At about the time that megalithic astronomy was at its height and Egyptian astronomy was just beginning, a parallel tradition arose in North America. Similar to the mega-
lithic monuments of Europe in structure and perhaps in function, the medicine wheels of North America span the millennia. The term "medicine" is here used in the American Indian sense of sacred power, including the possibility of healing. This tradition shows marked internal continuity but with a poorly defined relationship to later American archaeoastronomical data. It is, therefore, treated separately.
The medicine wheels are found predominantly in Alberta, but are found also in Saskatchewan, Montana, and Wyoming, with others reported as far south as New Mexico and Arizona. More are being reported every year. Brumley (1986) and Brace (1987) have summarized materials on medicine wheels and classified them into descriptive groupings. They reflect the views of "dirt archeologists," who have first-hand familiarity with many of the sites but who did not attempt detailed appraisals of the archaeoastronomy. Vogt (1993) has provided a comprehensive and critical study of known medicine wheels. Vogt cites references to 134 medicine wheels, of which 94 had adequate information for purposes of his statistical analyses. These analyses were the first attempt to establish groupings based on statistical clusterings of traits. The "important" characteristics for this purpose are those that permit clustering. This creates a degree of circularity in the reasoning and does not allow for the very real possibility that the important characteristics to the builders were those that distinguished one wheel from another.
The layout of medicine wheels is suggestive of megalithic circles, but the use of piled up rocks and boulders rather than standing stones decreases the precision obtainable relative to the megalithic circles of Europe. It has been suggested that poles may have been stuck into the tops of cairns; that could have substantially increased precision. There is some direct evidence that that occasionally occurred. The use of alignments to horizon markers has also been suggested in some cases. The sizes of medicine wheels vary greatly, ranging from less than 10 to more than 100 m. Ideally, there is a central stone cairn, a surrounding circle or oval, a series of spokes, and some outlying cairns. Some of the medicine wheels have a shape approximating that of a turtle rather than a circle, and they may belong in the general category of boulder effigy figures (also called geo-glyphs). Modern Indians claim that many of the medicine wheels are burials or memorials to dead chiefs, but only two are known to have burials in the central cairn.

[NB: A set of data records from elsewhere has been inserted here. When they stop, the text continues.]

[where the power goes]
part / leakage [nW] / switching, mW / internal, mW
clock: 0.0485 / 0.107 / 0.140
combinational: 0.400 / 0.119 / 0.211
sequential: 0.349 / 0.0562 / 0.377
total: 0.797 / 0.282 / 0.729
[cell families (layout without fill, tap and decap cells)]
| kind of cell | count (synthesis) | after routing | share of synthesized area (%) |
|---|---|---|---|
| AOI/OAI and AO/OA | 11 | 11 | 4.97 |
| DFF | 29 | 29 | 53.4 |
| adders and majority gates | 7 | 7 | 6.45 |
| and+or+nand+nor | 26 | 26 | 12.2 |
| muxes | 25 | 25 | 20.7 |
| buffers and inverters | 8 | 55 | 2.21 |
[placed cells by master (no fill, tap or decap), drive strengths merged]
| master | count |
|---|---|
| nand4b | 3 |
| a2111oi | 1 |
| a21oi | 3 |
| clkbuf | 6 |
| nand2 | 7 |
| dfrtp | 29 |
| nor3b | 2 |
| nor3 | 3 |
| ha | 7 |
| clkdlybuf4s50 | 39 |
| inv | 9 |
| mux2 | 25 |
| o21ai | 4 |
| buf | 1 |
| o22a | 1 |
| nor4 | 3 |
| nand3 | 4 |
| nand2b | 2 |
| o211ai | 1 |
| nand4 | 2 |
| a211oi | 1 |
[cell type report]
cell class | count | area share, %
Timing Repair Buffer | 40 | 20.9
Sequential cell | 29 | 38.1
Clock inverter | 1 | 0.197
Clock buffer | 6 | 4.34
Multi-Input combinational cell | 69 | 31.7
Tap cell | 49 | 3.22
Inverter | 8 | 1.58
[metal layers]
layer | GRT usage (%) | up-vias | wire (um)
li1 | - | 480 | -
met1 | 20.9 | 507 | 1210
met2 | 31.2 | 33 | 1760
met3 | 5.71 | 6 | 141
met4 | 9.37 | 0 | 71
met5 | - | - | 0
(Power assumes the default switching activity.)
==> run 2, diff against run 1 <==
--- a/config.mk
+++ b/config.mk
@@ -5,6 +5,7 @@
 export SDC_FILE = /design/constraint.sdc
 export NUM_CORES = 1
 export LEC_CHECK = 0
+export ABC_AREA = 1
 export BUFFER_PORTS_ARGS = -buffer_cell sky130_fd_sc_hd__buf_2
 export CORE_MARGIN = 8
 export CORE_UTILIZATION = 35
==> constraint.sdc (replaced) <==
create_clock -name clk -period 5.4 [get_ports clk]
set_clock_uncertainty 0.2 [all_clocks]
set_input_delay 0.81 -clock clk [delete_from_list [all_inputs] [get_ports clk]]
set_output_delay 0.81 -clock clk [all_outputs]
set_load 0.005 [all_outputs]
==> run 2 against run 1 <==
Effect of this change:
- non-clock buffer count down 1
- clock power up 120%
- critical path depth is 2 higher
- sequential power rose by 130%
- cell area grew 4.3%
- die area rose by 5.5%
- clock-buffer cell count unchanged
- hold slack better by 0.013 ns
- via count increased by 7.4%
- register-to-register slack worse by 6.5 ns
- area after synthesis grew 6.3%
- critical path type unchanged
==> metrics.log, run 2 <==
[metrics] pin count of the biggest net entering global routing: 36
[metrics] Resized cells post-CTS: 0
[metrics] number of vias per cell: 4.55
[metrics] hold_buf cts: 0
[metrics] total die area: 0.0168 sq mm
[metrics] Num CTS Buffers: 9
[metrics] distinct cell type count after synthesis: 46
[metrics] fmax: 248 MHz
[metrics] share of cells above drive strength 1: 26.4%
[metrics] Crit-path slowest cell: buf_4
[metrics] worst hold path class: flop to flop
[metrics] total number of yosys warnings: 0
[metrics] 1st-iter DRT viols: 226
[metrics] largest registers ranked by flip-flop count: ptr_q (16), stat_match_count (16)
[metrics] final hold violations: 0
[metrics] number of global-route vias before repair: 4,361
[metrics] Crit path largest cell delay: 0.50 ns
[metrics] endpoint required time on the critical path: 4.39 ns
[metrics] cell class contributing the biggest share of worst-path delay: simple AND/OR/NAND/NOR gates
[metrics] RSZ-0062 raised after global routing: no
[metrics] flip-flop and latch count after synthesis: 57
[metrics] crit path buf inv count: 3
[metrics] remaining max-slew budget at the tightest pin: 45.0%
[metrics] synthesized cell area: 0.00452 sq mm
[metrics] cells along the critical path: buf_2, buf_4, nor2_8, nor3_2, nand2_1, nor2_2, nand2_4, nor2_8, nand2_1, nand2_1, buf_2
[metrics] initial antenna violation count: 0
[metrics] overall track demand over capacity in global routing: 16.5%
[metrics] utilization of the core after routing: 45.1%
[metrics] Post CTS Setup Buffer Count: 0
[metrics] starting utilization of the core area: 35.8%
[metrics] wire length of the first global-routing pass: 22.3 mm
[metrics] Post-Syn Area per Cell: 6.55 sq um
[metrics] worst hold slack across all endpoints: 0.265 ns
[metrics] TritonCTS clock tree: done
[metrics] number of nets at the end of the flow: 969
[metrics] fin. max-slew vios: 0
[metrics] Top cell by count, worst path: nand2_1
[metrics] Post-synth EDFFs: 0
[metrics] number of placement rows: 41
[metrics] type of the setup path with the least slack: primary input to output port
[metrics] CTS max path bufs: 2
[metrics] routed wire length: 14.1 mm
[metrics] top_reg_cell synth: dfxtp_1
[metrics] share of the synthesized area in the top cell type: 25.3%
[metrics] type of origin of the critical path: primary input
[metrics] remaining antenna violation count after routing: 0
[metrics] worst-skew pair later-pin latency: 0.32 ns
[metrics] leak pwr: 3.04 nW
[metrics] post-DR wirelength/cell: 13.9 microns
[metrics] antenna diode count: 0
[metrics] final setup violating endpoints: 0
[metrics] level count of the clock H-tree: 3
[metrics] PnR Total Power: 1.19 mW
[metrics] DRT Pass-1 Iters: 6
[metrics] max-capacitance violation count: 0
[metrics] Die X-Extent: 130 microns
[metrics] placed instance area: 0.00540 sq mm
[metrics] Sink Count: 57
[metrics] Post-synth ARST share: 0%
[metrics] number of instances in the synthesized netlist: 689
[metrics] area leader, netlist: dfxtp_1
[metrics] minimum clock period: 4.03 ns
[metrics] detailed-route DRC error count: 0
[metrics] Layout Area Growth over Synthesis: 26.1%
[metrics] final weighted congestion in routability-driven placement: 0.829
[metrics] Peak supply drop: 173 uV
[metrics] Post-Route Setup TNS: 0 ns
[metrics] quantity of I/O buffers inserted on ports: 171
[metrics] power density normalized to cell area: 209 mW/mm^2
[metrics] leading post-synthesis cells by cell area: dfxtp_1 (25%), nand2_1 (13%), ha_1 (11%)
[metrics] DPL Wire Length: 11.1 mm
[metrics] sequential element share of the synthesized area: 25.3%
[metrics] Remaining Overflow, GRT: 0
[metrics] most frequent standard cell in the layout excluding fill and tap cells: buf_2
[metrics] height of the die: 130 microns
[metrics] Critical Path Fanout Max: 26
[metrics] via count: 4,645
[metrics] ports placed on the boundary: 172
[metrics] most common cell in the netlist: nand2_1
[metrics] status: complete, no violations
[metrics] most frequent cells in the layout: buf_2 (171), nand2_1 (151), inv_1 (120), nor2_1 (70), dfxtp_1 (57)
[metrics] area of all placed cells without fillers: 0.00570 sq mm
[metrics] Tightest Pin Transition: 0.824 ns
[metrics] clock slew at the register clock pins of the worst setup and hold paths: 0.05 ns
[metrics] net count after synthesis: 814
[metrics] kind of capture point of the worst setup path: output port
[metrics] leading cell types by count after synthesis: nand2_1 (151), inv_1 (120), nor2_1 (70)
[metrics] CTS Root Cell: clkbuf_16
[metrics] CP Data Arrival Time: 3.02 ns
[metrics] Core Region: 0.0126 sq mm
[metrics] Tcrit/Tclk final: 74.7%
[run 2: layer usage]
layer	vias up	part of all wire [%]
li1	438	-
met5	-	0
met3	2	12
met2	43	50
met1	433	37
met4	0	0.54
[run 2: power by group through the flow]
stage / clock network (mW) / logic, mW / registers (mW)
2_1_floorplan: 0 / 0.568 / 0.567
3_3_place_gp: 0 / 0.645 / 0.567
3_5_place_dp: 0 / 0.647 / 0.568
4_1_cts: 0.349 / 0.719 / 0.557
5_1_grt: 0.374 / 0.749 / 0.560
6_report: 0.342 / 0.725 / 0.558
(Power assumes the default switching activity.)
## config.mk

```make
export PLATFORM = sky130hd
export DESIGN_NAME = sstx_top
export DESIGN_NICKNAME = d
export VERILOG_FILES = /design/src/rtl/sstx_pkg.sv /design/src/rtl/sstx_fifo.sv /design/src/rtl/sstx_regs.sv /design/src/rtl/sstx_shifter.sv /design/src/rtl/sstx_top.sv
export SDC_FILE = /design/constraint.sdc
export NUM_CORES = 1
export LEC_CHECK = 0
export BUFFER_PORTS_ARGS = -buffer_cell sky130_fd_sc_hd__buf_2
export CORE_UTILIZATION = 49
export DETAILED_ROUTE_END_ITERATION = 8
export PLACE_DENSITY = 0.65
export SYNTH_ARGS = -nofsm -noshare
export SYNTH_HDL_FRONTEND = slang
export SYNTH_SLANG_ARGS = --single-unit
```

## constraint.sdc

```tcl
create_clock -name clk_i -period 7.1 [get_ports clk_i]
set_input_delay 0.71 -clock clk_i [delete_from_list [all_inputs] [get_ports clk_i]]
set_output_delay 0.71 -clock clk_i [all_outputs]
set_load 0.005 [all_outputs]
```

Vogt (1993) makes a number of generalizations about medicine wheels based on his survey of the literature. They are normally on top of the highest local hill, usually with a good view in all directions. They are often regarded by local groups as sacred places. Many sites have associated caches and offerings, extending, at least at Majorville, over several thousand years. There are patterned repetitions of statistically defined types of medicine wheels. These include clusters of directional alignments. Fifteen sites show markers for true north, to the extent that the basic data are trustworthy. Vogt has demonstrated that previously proposed adaptations to local features of topography are inadequate to explain these clusters. He maintains that astronomical targets are the only adequate explanation for the alignments. Moreover, not all can be explained by solar, lunar, or planetary data. Some targets must have been either individual stars or asterisms. Precision may not have been an important factor in alignments. He maintains that these alignments were "scientific elements of what probably were largely religious knowledge systems." Vogt (1993) argues that the types of horizon-based observations earlier suggested by Eddy and others would often have been obscured by tents if the tipi rings, which are frequently found at such sites, are a good indicator. This throws doubt on the use but not necessarily the purpose because the layout could have been done in accordance with horizon observations and the tipis may not have been erected until the appropriate observations had been made.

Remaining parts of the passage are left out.